Records from a data collection

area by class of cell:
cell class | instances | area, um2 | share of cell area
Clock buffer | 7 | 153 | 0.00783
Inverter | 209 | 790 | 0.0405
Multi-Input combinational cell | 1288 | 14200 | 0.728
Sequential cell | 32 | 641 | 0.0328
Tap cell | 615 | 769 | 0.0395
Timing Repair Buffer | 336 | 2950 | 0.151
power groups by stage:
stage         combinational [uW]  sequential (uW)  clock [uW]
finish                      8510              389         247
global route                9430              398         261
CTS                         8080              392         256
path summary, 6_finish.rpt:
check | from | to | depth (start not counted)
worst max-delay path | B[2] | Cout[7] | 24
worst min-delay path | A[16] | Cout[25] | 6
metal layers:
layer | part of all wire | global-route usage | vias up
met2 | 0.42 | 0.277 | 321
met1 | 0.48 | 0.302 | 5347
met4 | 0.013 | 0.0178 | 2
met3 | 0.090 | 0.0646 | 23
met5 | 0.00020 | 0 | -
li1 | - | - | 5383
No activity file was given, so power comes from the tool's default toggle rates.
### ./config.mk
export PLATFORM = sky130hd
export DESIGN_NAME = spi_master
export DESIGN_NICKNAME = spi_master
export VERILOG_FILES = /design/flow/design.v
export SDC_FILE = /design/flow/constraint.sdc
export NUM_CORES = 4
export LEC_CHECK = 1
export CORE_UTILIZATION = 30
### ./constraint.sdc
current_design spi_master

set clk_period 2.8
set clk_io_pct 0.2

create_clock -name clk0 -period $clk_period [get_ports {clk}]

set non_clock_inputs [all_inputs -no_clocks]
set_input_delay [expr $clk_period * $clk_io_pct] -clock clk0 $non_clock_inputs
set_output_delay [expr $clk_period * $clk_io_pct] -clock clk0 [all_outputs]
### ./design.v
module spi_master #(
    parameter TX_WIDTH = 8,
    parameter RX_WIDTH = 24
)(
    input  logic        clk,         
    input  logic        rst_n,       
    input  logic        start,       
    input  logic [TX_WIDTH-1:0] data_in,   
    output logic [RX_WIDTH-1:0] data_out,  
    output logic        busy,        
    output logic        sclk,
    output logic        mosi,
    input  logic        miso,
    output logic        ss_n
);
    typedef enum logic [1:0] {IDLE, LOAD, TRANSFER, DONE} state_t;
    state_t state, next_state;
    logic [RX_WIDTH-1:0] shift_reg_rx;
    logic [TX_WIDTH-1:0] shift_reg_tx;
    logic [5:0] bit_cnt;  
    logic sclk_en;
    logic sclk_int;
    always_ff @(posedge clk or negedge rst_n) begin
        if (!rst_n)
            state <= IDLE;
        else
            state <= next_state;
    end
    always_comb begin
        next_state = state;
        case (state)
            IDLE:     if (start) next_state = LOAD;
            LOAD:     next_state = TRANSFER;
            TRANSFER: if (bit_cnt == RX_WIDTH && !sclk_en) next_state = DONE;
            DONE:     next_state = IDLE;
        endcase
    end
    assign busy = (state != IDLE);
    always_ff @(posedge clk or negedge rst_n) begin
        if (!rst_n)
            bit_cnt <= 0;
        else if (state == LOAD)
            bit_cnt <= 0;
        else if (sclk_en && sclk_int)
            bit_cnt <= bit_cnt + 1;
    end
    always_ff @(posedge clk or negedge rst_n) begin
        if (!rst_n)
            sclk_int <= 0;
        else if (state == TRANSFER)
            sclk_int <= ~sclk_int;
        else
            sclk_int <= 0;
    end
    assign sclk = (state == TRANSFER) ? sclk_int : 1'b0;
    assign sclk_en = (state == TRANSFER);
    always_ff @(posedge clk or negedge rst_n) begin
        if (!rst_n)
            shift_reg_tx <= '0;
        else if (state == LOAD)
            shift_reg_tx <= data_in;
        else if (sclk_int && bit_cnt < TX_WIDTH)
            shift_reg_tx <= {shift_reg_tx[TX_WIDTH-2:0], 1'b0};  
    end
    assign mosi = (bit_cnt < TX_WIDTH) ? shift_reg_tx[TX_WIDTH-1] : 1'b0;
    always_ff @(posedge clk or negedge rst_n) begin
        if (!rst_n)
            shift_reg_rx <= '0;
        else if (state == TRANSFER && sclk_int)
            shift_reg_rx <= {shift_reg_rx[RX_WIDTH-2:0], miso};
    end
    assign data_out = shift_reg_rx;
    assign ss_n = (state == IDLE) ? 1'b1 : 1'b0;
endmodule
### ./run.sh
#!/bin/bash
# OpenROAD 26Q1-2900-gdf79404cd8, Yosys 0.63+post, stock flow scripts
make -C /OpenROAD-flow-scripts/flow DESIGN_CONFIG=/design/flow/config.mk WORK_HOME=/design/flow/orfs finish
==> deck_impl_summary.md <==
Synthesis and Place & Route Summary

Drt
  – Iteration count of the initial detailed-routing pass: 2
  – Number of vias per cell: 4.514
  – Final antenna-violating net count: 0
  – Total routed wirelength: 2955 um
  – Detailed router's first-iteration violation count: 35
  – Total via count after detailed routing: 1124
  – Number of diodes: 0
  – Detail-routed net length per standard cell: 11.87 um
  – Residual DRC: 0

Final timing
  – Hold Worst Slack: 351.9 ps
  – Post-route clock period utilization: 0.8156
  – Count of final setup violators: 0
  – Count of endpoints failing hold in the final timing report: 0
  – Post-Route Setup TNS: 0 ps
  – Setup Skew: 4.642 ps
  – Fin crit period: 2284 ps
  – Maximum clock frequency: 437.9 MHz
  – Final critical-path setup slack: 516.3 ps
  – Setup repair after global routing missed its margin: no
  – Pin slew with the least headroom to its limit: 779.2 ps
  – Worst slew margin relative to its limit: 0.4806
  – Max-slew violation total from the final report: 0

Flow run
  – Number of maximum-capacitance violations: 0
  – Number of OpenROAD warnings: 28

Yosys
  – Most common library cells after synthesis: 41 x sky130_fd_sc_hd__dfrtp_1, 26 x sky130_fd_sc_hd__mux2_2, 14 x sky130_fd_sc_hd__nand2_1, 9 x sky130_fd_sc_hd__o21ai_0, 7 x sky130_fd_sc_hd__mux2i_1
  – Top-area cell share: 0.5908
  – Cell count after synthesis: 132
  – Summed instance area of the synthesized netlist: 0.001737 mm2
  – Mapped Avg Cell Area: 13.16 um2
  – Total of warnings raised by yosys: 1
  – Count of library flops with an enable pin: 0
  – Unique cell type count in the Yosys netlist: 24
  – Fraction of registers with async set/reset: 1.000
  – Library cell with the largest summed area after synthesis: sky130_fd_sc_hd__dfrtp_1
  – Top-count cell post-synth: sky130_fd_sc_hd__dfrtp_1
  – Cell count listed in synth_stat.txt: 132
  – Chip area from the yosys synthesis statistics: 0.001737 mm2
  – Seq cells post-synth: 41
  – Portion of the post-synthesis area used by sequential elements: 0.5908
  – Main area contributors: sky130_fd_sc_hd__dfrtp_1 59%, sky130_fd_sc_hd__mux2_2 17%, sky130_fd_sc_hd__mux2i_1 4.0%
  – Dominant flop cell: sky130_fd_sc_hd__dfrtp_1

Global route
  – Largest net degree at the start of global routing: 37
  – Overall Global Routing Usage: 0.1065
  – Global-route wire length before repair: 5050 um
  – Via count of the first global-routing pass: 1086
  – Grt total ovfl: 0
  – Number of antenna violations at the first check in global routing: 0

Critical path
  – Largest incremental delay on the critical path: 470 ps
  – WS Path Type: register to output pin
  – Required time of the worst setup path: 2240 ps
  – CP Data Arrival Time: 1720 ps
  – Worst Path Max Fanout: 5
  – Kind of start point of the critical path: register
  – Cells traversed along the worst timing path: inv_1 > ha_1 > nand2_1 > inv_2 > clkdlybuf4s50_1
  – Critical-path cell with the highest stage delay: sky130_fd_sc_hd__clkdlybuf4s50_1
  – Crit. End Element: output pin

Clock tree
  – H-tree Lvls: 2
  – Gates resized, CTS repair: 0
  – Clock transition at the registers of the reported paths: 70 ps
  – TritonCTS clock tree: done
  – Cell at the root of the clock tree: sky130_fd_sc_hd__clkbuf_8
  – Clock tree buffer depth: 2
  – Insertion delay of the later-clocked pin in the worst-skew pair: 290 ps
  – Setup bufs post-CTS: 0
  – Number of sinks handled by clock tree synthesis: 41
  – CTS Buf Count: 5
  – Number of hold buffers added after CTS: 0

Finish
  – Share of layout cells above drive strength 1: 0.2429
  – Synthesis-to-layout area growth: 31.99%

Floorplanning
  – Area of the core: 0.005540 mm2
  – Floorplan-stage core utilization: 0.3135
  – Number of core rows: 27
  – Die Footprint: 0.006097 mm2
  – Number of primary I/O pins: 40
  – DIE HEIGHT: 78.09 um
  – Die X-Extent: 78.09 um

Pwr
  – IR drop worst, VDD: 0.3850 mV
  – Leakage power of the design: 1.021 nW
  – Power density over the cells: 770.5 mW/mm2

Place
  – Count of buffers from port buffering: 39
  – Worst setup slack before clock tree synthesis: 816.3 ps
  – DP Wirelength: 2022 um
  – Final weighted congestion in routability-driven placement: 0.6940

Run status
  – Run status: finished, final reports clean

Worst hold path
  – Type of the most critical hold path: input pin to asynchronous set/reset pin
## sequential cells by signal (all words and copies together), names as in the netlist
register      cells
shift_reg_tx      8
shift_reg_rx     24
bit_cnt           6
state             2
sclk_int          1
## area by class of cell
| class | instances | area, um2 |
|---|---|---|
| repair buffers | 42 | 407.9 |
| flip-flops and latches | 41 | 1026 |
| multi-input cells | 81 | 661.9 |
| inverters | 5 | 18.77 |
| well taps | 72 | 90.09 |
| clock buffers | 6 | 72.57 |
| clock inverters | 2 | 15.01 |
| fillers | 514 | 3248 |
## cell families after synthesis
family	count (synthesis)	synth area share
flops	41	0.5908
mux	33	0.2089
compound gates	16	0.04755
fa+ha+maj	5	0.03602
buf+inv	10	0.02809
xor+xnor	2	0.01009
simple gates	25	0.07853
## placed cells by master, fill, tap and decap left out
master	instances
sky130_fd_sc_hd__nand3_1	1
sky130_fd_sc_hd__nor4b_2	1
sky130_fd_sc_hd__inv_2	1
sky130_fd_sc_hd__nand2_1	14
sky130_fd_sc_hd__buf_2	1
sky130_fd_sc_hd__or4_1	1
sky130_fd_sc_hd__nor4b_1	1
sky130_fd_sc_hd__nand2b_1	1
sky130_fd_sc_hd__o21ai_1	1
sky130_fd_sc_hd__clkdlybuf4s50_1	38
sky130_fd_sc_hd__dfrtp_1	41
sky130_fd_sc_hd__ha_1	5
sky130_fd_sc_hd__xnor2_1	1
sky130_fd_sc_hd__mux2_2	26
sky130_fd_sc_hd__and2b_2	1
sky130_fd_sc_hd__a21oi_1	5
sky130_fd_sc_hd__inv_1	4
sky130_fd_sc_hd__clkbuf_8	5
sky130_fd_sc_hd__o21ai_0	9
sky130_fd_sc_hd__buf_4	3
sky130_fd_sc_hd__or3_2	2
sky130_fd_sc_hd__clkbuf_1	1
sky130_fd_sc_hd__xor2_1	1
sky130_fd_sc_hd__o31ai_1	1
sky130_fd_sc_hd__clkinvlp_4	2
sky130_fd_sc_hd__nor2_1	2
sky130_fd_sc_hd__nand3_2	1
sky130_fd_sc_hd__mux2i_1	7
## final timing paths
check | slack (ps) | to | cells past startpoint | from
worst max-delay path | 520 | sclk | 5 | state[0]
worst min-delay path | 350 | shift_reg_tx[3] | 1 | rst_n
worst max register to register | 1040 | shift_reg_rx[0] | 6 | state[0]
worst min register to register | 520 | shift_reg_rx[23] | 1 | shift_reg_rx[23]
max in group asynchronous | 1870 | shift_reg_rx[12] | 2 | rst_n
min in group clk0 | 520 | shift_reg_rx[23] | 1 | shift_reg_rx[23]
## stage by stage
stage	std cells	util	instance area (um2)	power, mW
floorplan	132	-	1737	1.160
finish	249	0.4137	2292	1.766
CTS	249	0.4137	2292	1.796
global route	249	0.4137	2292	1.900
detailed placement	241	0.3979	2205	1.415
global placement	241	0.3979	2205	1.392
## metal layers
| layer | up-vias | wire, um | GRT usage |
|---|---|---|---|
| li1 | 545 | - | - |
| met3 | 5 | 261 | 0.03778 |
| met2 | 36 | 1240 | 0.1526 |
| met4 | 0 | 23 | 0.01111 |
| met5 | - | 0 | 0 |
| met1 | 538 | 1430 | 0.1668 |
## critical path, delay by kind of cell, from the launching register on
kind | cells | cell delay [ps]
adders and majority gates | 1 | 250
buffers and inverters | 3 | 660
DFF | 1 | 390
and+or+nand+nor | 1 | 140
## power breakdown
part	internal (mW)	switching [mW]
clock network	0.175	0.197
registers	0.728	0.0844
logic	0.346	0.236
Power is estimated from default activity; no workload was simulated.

Prompt
Of all the lines in the data above, show only those that hold the word "reset".

Solution
  – Fraction of registers with async set/reset: 1.000
  – Type of the most critical hold path: input pin to asynchronous set/reset pin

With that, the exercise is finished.